Analysis and optimization of methods using water-soluble carbodiimide for immobilization of biochemicals to porous glass.

Two methods employing a water-soluble carbodiimide for carboxyl activation were investigated for the immobilization of biochemicals to succinamidopropyl-porous glass beads. Immobilization using the simultaneous method (simultaneous addition of carbodiimide and nucleophilic ligand to the beads) and large excess of carbodiimide and a small nucleophile should result in covalent binding to all accessible carboxyl groups. Results obtained with glycine methyl ester indicated that 40% of the total surface carboxyl groups were sterically accessible. Using these reaction conditions with the protein, chymotrypsinogen, suggests that a surface monolayer is immobilized. although far fewer sites are required assuming single point attachment. For ligands containing carboxyl groups and several nucleophilic groups (e. g., enzymes), however, biological inactivation may occur using the simultaneous method. Consequently, a sequential method (activation of the surface with carbodiimide followed by washing and addition of the biochemical to be immobilized) was optimized. Using optimal conditions (20 min activation time at pH 4.75 and room temperature; 2 min wash at pH 7 and 0 degrees C) and 0.1M carbodiimide, nearly half of the accessible surface sites remained in the O-acylisourea form and reacted with glycine methyl ester upon its addition.
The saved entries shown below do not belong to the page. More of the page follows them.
--- config.mk ---
export PLATFORM = sky130hd
export DESIGN_NAME = uart_frame_tx
export DESIGN_NICKNAME = d
export VERILOG_FILES = /design/src/rtl/uart_tx_pkg.sv /design/src/rtl/tx_enable_gate.sv /design/src/rtl/tx_bit_timer.sv /design/src/rtl/tx_frame_former.sv /design/src/rtl/uart_frame_tx.sv
export SDC_FILE = /design/constraint.sdc
export NUM_CORES = 1
export LEC_CHECK = 0
export ABC_AREA = 1
export CORE_MARGIN = 10
export CORE_UTILIZATION = 27
export CTS_CLUSTER_SIZE = 20
export DETAILED_ROUTE_END_ITERATION = 6
export DONT_BUFFER_PORTS = 1
export SLEW_MARGIN = 25
export SYNTH_ARGS = -nofsm -noshare
export SYNTH_HDL_FRONTEND = slang
export SYNTH_SLANG_ARGS = --single-unit
--- constraint.sdc ---
create_clock -name clk -period 2 [get_ports clk]
set_clock_uncertainty 0.15 [all_clocks]
set_input_delay 0.3 -clock clk [delete_from_list [all_inputs] [get_ports clk]]
set_output_delay 0.3 -clock clk [all_outputs]
set_load 0.03 [all_outputs]
--- src/rtl/uart_tx_pkg.sv ---
package uart_tx_pkg;

  typedef enum logic [1:0] {
    PAR_NONE = 2'b00,
    PAR_ZERO = 2'b01,
    PAR_ODD  = 2'b10,
    PAR_EVEN = 2'b11
  } par_mode_e;

  // Parity bit value given the mode and whether the sent data has an odd count of ones.
  function automatic logic par_value(par_mode_e mode, logic ones_odd);
    case (mode)
      PAR_ODD:  return ~ones_odd;
      PAR_EVEN: return ones_odd;
      default:  return 1'b0;
    endcase
  endfunction

endpackage

--- src/rtl/tx_enable_gate.sv ---
module tx_enable_gate (
  input  logic clk,
  input  logic rst,
  input  logic base_tick,
  input  logic pwr_on,
  input  logic tx_en,
  output logic live
);
  logic en_q;
  logic kill;

  assign kill = base_tick & ~(pwr_on & tx_en);
  assign live = en_q & ~kill;

  always_ff @(posedge clk) begin
    if (rst)            en_q <= 1'b0;
    else if (base_tick) en_q <= pwr_on & tx_en;
  end

  assert_reenable_R10: assert property (@(posedge clk) disable iff (rst)
    (!en_q && base_tick && pwr_on && tx_en) |=> en_q);

  assert_tick_low_clears_R9: assert property (@(posedge clk) disable iff (rst)
    (base_tick && !(pwr_on && tx_en)) |=> !en_q);

endmodule

--- src/rtl/tx_bit_timer.sv ---
module tx_bit_timer #(
  parameter int TICKS_PER_BIT = 16
) (
  input  logic clk,
  input  logic rst,
  input  logic clr,
  input  logic run,
  input  logic tick,
  output logic bit_end
);
  localparam int TW = $clog2(TICKS_PER_BIT + 1);
  localparam logic [TW-1:0] LAST = TW'(TICKS_PER_BIT - 1);

  logic [TW-1:0] cnt_q;

  assign bit_end = run & tick & (cnt_q == LAST);

  always_ff @(posedge clk) begin
    if (rst || clr || !run) cnt_q <= '0;
    else if (tick) begin
      if (cnt_q == LAST) cnt_q <= '0;
      else               cnt_q <= cnt_q + 1'b1;
    end
  end

  assert_count_range_R2: assert property (@(posedge clk) disable iff (rst)
    cnt_q <= LAST);

endmodule

--- src/rtl/tx_frame_former.sv ---
module tx_frame_former
  import uart_tx_pkg::*;
#(
  parameter int DATA_W  = 8,
  parameter int FRAME_W = DATA_W + 4,
  parameter int CNT_W   = $clog2(FRAME_W + 1)
) (
  input  logic [DATA_W-1:0]  data,
  input  par_mode_e          mode,
  input  logic               len_full,
  input  logic               stop_two,
  output logic [FRAME_W-1:0] frame,
  output logic [CNT_W-1:0]   nbits
);
  logic [DATA_W-1:0] sent;
  int unsigned       pos;

  always_comb begin
    sent = data;
    if (!len_full) sent[DATA_W-1] = 1'b0;
    frame    = '1;
    frame[0] = 1'b0;
    for (int i = 0; i < DATA_W; i++) begin
      if (len_full || i < DATA_W - 1) frame[i+1] = data[i];
    end
    pos = len_full ? DATA_W + 1 : DATA_W;
    if (mode != PAR_NONE) begin
      frame[pos] = par_value(mode, ^sent);
      pos = pos + 1;
    end
    nbits = CNT_W'(pos + (stop_two ? 2 : 1));
  end

  assert_len_bounds_R5: assert final (nbits >= CNT_W'(DATA_W + 1) && nbits <= CNT_W'(FRAME_W));

endmodule

--- src/rtl/uart_frame_tx.sv ---
module uart_frame_tx
  import uart_tx_pkg::*;
#(
  parameter int DATA_W        = 8,
  parameter int TICKS_PER_BIT = 16
) (
  input  logic              clk,
  input  logic              rst,
  input  logic              pwr_on,
  input  logic              tx_en,
  input  logic [1:0]        par_sel,
  input  logic              len8,
  input  logic              stop2,
  input  logic              base_tick,
  input  logic              wr_stb,
  input  logic [DATA_W-1:0] wr_data,
  output logic              txd,
  output logic              busy,
  output logic              done
);
  localparam int FRAME_W = DATA_W + 4;
  localparam int CNT_W   = $clog2(FRAME_W + 1);

  logic               live;
  logic               bit_end;
  logic               accept;
  logic [FRAME_W-1:0] frame_w;
  logic [CNT_W-1:0]   nbits_w;

  logic [FRAME_W-1:0] frame_q;
  logic [CNT_W-1:0]   left_q;
  logic               busy_q;
  logic               done_q;
  logic               txd_q;

  tx_enable_gate u_gate (
    .clk       (clk),
    .rst       (rst),
    .base_tick (base_tick),
    .pwr_on    (pwr_on),
    .tx_en     (tx_en),
    .live      (live)
  );

  tx_frame_former #(.DATA_W(DATA_W), .FRAME_W(FRAME_W), .CNT_W(CNT_W)) u_form (
    .data     (wr_data),
    .mode     (par_mode_e'(par_sel)),
    .len_full (len8),
    .stop_two (stop2),
    .frame    (frame_w),
    .nbits    (nbits_w)
  );

  tx_bit_timer #(.TICKS_PER_BIT(TICKS_PER_BIT)) u_timer (
    .clk     (clk),
    .rst     (rst),
    .clr     (~live | accept),
    .run     (busy_q),
    .tick    (base_tick),
    .bit_end (bit_end)
  );

  assign accept = live & wr_stb & ~busy_q;

  always_ff @(posedge clk) begin
    if (rst || !live) begin
      frame_q <= '1;
      left_q  <= '0;
      busy_q  <= 1'b0;
      done_q  <= 1'b0;
      txd_q   <= 1'b1;
    end else begin
      done_q <= 1'b0;
      if (accept) begin
        frame_q <= frame_w;
        left_q  <= nbits_w - 1'b1;
        busy_q  <= 1'b1;
        txd_q   <= frame_w[0];
      end else if (busy_q && bit_end) begin
        if (left_q == '0) begin
          busy_q <= 1'b0;
          done_q <= 1'b1;
          txd_q  <= 1'b1;
        end else begin
          frame_q <= {1'b1, frame_q[FRAME_W-1:1]};
          txd_q   <= frame_q[1];
          left_q  <= left_q - 1'b1;
        end
      end
    end
  end

  assign txd  = txd_q;
  assign busy = busy_q;
  assign done = done_q;

  assert_idle_high_R1: assert property (@(posedge clk) disable iff (rst)
    !busy_q |-> txd_q);

  assert_start_low_R2: assert property (@(posedge clk) disable iff (rst)
    $rose(busy_q) |-> !txd_q);

  assert_done_single_R6: assert property (@(posedge clk) disable iff (rst)
    done_q |=> !done_q);

  assert_done_closes_busy_R6: assert property (@(posedge clk) disable iff (rst)
    done_q |-> (!busy_q && $past(busy_q)));

  assert_busy_write_ignored_R7: assert property (@(posedge clk) disable iff (rst)
    (busy_q && wr_stb && !bit_end) |=> ($stable(left_q) || !busy_q));

  assert_clear_on_disable_R9: assert property (@(posedge clk) disable iff (rst)
    $past(!live) |-> (!busy_q && txd_q && !done_q));

endmodule

==> results of run 1 <==
## sequential cells by signal, indices dropped and copies added, names as in the netlist
register	flops
u_gate.en_q	1
u_timer.cnt_q	5
left_q	4
frame_q	9
busy	1
done	1
txd	1
## layer usage
layer	GRT usage (%)	vias to the layer above	part of all wire [%]
met4	3.655	0	2.5
met5	0	-	0
li1	-	669	-
met3	1.975	4	7.2
met1	8.470	511	52
met2	9.182	28	39
## final cells by class
type	instances	area [µm²]
Fill cell	550	3258
Inverter	38	145.1
Clock buffer	4	55.05
Sequential cell	22	442.9
Tap cell	67	83.83
Timing Repair Buffer	9	70.07
Multi-Input combinational cell	141	762.0
## repair_timing
item / in CTS / in global routing
resized for setup: 0 / 3
hold buffers: 1 / 0
hold endpoints to repair: 1 / 0
setup buffers: 0 / 2
setup endpoints to repair: 0 / 2
## worst max-delay path by stage
stage / startpoint / cells past startpoint / to / slack, ns
after floorplan: par_sel[1] / 12 / left_q[2] / 0.03
after global placement: par_sel[1] / 12 / left_q[2] / -0.004
after detailed placement: par_sel[1] / 12 / left_q[2] / -0.04
after CTS: u_timer.cnt_q[0] / 8 / left_q[1] / 0.15
after global routing: u_timer.cnt_q[0] / 8 / left_q[1] / -0.01
final: u_timer.cnt_q[0] / 8 / left_q[1] / 0.12
## worst max-delay path, delay by kind of cell, from the launching register on
family / cells / cell delay, ns
adders and majority gates: 1 / 0.17
and+or+nand+nor: 4 / 0.74
DFF: 1 / 0.36
AOI/OAI and AO/OA: 2 / 0.26
buffers and inverters: 1 / 0.10
## cells in the final DEF, fill, tap and decap left out, drive strengths merged
cell,instances
xor2,2
nor2,8
nand3,15
inv,38
a211oi,3
nand2,69
dlygate4sd3,1
o21ai,15
nor3,4
mux2i,1
o221ai,1
dfxtp,22
or2,1
o22ai,1
fa,1
clkbuf,4
a31oi,1
ha,7
a21oi,9
buf,8
nand4,3
## logic make-up (layout without fill, tap and decap cells)
| group | Yosys count | count (layout) |
|---|---|---|
| AOI/OAI and AO/OA | 30 | 30 |
| xor gates and xnor gates | 2 | 2 |
| adders and majority gates | 8 | 8 |
| buffers and inverters | 43 | 51 |
| DFF | 22 | 22 |
| muxes | 1 | 1 |
| and+or+nand+nor | 100 | 100 |
## where the power goes
part	internal (W)	total, W	switching, W
clock	0.000175	0.000319	0.000144
sequential	0.000440	0.000442	0.00000169
combinational	0.0000404	0.000104	0.0000638
total	0.000656	0.000865	0.000209
## through the flow
stage | worst slack [ns] | instances
after CTS | 0.1539 | 279
after global routing | -0.01139 | 281
after floorplan | 0.02828 | 206
after detailed placement | -0.03812 | 274
after global placement | -0.003869 | 274
final | 0.1186 | 281
==> results.ini, run 1 <==
[route]
routed_wl_mm=2.696
ant_nets=0
drc=0
vias_per_cell=4.313
vias=1212
drt_iter0_markers=48
wl_per_cell_um=9.594
first_pass_iters=4

[synth]
synth_area_um2=1376
synth_compound_area_share_pct=13.00
synthTopCellsByArea=dfxtp_1, nand2_1, inv_1, ha_1, nand3_1
synth-edff-count=0
yosysMostFrequentCell=nand2_1
postSynthAreaPerCell_um2=6.681
synth_top_cell_by_area=dfxtp_1
synth_top_family_by_area=simple AND/OR/NAND/NOR gates
synth_mux_area_share_pct=0.7273
synth_seq_cells=22
synth_ff_type=dfxtp_1
yosys.cell_types.count=30
synthSimpleGateAreaFrac_pct=31.91
seq_area_frac_synth_pct=32.00
synthTopCellsByCount=nand2_1, inv_1, dfxtp_1
synth_top_area_share_pct=32.00
synthCells=206
syn_nets=232
synthAdderAreaFrac_pct=7.818
synth_warnings=0
async_reset_ff_share_pct=0
synth_xor_area_share_pct=1.273

[clocking]
cts.clk_slew.worst_paths_ns=0.08
cts-root-buf=clkbuf_8
htree_levels=1
cts_buffer_depth=2
numCtsBuffers=3
cts_tree=yes
cts.sink_count=22
clk_latency_ns=0.26

[floorplanning]
dieHeight_um=91.40
die_area_um2=8353
coreArea_um2=4817
fp-row-count=25
start_util_pct=28.57
io-pin-count=21
die_w_um=91.40

[finish]
final_util_pct=32.36
area_growth_pct=13.27
layout.nets=241
drive_gt1_share_pct=12.15
antennaDiodeCount=0
final_area_um2=1559

[setup_path]
start_kind=flip-flop
crit_chain=ha_1 > nand4_1 > nor3_4 > nand2_2 > nand2_8 > inv_4 > o21ai_0 > a21oi_1
crit_arrival_ns=1.88
reg2reg_slack_ns=0.12
r2r_cells=8
rr_endpoint=left_q[1]
rr_startpoint=u_timer.cnt_q[0]
critPathMaxFanout=13
critPathSlowestCell=dfxtp_2
slowest_delay_ns=0.36
end_kind=flip-flop
worstSetupPathType=flip-flop to flip-flop
crit_required_ns=2.00

[sta]
hold_viol_final=0
fmax_mhz=531.5
holdWs_ns=0.02618
relSlewSlack_pct=70.91
finalSetupViolations=0
fin_crit_sh_pct=94.07
finalSetupTns_ns=0
fin_crit_ns=1.881
worst_pin_slew_ns=0.4354
slew_violations=0

[global_routing]
antenna_found_initial=0
grt_max_degree=16
grt_usage_pct=6.495
overflow=0
grt_pass1_vias=1077
grt_pass1_wl_mm=4.712

[place]
dpl.hpwl_mm=2.074
portBuffers=0
placed_cell_area_um2=1468
routabilityCongestion=0.7584

[min_path]
whs_path_depth=2
hp-class=input port to flip-flop
hp-start=base_tick
worstHoldEndpoint=u_timer.cnt_q[1]

[run_status]
status=finished, final reports clean

[power]
cellPowerDensity_nw_per_um2=555.0
power_leakage_nw=0.7862
ir_drop_v=0.0002882
power_w=0.0008653

[job]
maxCapViolations=0

Note: power is estimated with default switching activity, not from simulation.
==> run 2: changes to the inputs <==
--- a/config.mk
+++ b/config.mk
@@ -14,4 +14,5 @@
 export SLEW_MARGIN = 25
 export SYNTH_ARGS = -nofsm -noshare
 export SYNTH_HDL_FRONTEND = slang
+export SYNTH_HIERARCHICAL = 1
 export SYNTH_SLANG_ARGS = --single-unit
==> results.ini, run 2 <==
[sta]
fin_crit_sh_pct=98.29  ; was 94.07%
slew_violations=0  ; unchanged
finalSetupViolations=0  ; unchanged
finalSetupTns_ns=0  ; unchanged
fmax_mhz=508.7  ; was 531.5 MHz
fin_crit_ns=1.966  ; was 1.881 ns
rsz0062_at_grt=yes
hold_viol_final=0  ; unchanged

[clocking]
cts_tree=yes  ; unchanged
cts.sink_count=24  ; was 22
cts.clk_slew.worst_paths_ns=0.09  ; was 0.08 ns
clk_latency_ns=0.27  ; was 0.26 ns
cts-root-buf=clkbuf_8  ; unchanged
cts_buffer_depth=2  ; unchanged
numCtsBuffers=3  ; unchanged
htree_levels=1  ; unchanged
post_cts_buffers=0  ; unchanged

[synth]
async_reset_ff_share_pct=0  ; unchanged
synth-edff-count=0  ; unchanged
yosys.cell_types.count=30  ; unchanged
synth_ff_type=dfxtp_1  ; unchanged
synth_area_um2=1582  ; was 1376 µm²
synthCells=236  ; was 206
synthTopCellsByArea=dfxtp_1, nand2_1, inv_1, nand3_1, buf_4  ; was dfxtp_1, nand2_1, inv_1, ha_1, nand3_1
synth_seq_cells=24  ; was 22
synthTopCellsByCount=nand2_1, inv_1, dfxtp_1  ; unchanged
seq_area_frac_synth_pct=30.38  ; was 32.00%
synth_warnings=6  ; was 0
synth_top_cell_by_area=dfxtp_1  ; unchanged
postSynthAreaPerCell_um2=6.701  ; was 6.681 µm²
yosysMostFrequentCell=nand2_1  ; unchanged
synth_top_area_share_pct=30.38  ; was 32.00%

[finish]
regMostFlops=frame_q  ; unchanged
layout_commonest_cell=nand2_1  ; unchanged
drive_gt1_share_pct=17.09  ; was 12.15%
fillers=619  ; was 550
antennaDiodeCount=0  ; unchanged
layout.nets=258  ; was 241
fin_cells=306  ; was 281
top_regs=frame_q (11), u_timer/cnt_q (5), left_q (4)  ; was frame_q (9), u_timer.cnt_q (5), left_q (4)
final_cell_mix=nand2_1, inv_1, dfxtp_1  ; unchanged
largest_reg_flops=11  ; was 9
area_growth_pct=9.968  ; was 13.27%

[global_routing]
grt_pass1_wl_mm=5.623  ; was 4.712 mm
grt_usage_pct=7.390  ; was 6.495%
grt_max_degree=18  ; was 16
antenna_found_initial=0  ; unchanged
overflow=0  ; unchanged
grt_pass1_vias=1264  ; was 1077

[floorplanning]
coreArea_um2=5608  ; was 4817 µm²
fp-row-count=27  ; was 25
start_util_pct=28.20  ; was 28.57%
die_w_um=96.54  ; was 91.40 µm
dieHeight_um=96.54  ; was 91.40 µm
io-pin-count=21  ; unchanged
die_area_um2=9319  ; was 8353 µm²

[power]
ir_drop_v=0.0003274  ; was 0.0002882 V
power_leakage_nw=0.8559  ; was 0.7862 nW
cellPowerDensity_nw_per_um2=600.0  ; was 555.0 nW/µm²

[setup_path]
worstSetupPathType=input port to flip-flop  ; was flip-flop to flip-flop
critPathMaxFanout=3  ; was 13
end_kind=flip-flop  ; unchanged
crit_arrival_ns=2.00  ; was 1.88 ns
start_kind=input port  ; was flip-flop
crit_required_ns=2.04  ; was 2.00 ns

[route]
routed_wl_mm=3.123  ; was 2.696 mm
first_pass_iters=5  ; was 4
vias_per_cell=4.297  ; was 4.313
vias=1315  ; was 1212
ant_nets=0  ; unchanged
drc=0  ; unchanged
wl_per_cell_um=10.21  ; was 9.594 µm
drt_iter0_markers=67  ; was 48

[min_path]
hp-class=input port to flip-flop  ; unchanged

[job]
maxCapViolations=0  ; unchanged

[run_status]
status=finished, final reports clean  ; unchanged

[place]
place_inst=302  ; was 274
routabilityCongestion=0.7270  ; was 0.7584
dpl.hpwl_mm=2.442  ; was 2.074 mm
portBuffers=0  ; unchanged

-- run 2: metal layers --
metal | global-route usage, % | vias up | share of wire [%]
li1 | - | 721 | -
met1 | 9.937 | 565 | 52
met2 | 10.36 | 27 | 38
met3 | 3.238 | 2 | 10
met4 | 2.179 | 0 | 0.48
met5 | 0 | - | 0
-- run 2: final timing paths --
| path | depth (start not counted) | endpoint | startpoint | slack (ns) |
|---|---|---|---|---|
| max reg2reg | 13 | left_q[2] | u_timer/cnt_q[0] | 0.20 |
| min | 2 | busy | wr_stb | 0.02 |
| min reg2reg | 2 | u_timer/cnt_q[4] | u_timer/cnt_q[4] | 0.30 |
| max | 12 | left_q[2] | par_sel[1] | 0.03 |
-- run 2: layout make-up --
class	instances	area, µm²	share of cell area, %
Multi-Input combinational cell	159	887.1	51.01
Clock buffer	3	41.29	2.374
Clock inverter	1	30.03	1.727
Inverter	38	142.6	8.201
Timing Repair Buffer	9	67.56	3.885
Tap cell	72	90.09	5.180
Sequential cell	24	480.5	27.63
-- run 2: cells by family after synthesis --
group	after synthesis	synth area share, %
xor gates and xnor gates	3	1.662
DFF	24	30.38
buffers and inverters	55	16.69
other	2	0.4749
and+or+nand+nor	123	35.76
AOI/OAI and AO/OA	24	10.60
adders and majority gates	5	4.431
-- run 2: metrics by stage --
step | power (W) | hold slack (ns) | setup WS, ns | utilization, % | cell area (µm²)
5_1_grt | 0.001092 | 0.01505 | -0.03981 | 31.01 | 1739
2_1_floorplan | 0.0006118 | 0.2784 | -0.2134 | - | 1632
3_5_place_dp | 0.0006195 | 0.2914 | -0.2675 | 29.74 | 1668
6_report | 0.001043 | 0.02010 | 0.03418 | 31.01 | 1739
4_1_cts | 0.001057 | 0.006914 | 0.03484 | 31.01 | 1739
3_3_place_gp | 0.0006194 | 0.2868 | -0.2472 | 29.74 | 1668
-- run 2: what timing repair did --
| action | CTS | global route |
|---|---|---|
| hold buffers | 0 | 0 |
| gates resized for setup | 0 | 0 |
| setup endpoints to repair | 0 | 5 |
-- run 2: power breakdown --
| part | total (W) | internal (W) | switching (W) |
|---|---|---|---|
| logic | 0.000127 | 0.0000550 | 0.0000716 |
| clock network | 0.000435 | 0.000268 | 0.000167 |
| registers | 0.000482 | 0.000480 | 0.00000175 |
-- run 2: critical path: stages --
cell,delay [ns]
or2_4,0.24
ha_4,0.22
ha_4,0.15
fa_1,0.47
inv_1,0.03
nand2_1,0.06
nand2_2,0.08
ha_4,0.16
xor2_1,0.12
nand2_1,0.06
nand3_1,0.06
inv_1,0.04
==> run 3: changes to the inputs <==
--- a/config.mk
+++ b/config.mk
@@ -8,6 +8,7 @@
 export ABC_AREA = 1
 export CORE_MARGIN = 10
 export CORE_UTILIZATION = 27
+export CTS_CLUSTER_DIAMETER = 100
 export CTS_CLUSTER_SIZE = 20
 export DETAILED_ROUTE_END_ITERATION = 6
 export DONT_BUFFER_PORTS = 1
==> results of run 3 <==
Final layout, timing and power as in run 2 (identical DEF).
The amount of surface loading as a function of activation time was consistent with a model constructed using rate constants for O-acylisourea formation and hydrolysis previously derived from solution studies with acetic acid [Swaisgood and Natake, J. Biochem 74, 77 (1973)]. Measurement of reaction rates with glycine methyl ester following surface activation suggests that the rate of reaction with amino groups is at least eightfold greater than the hydrolysis rate. Either immobilization procedure gave comparable enzyme loading and specific activities for the case of sulfhydryl oxidase.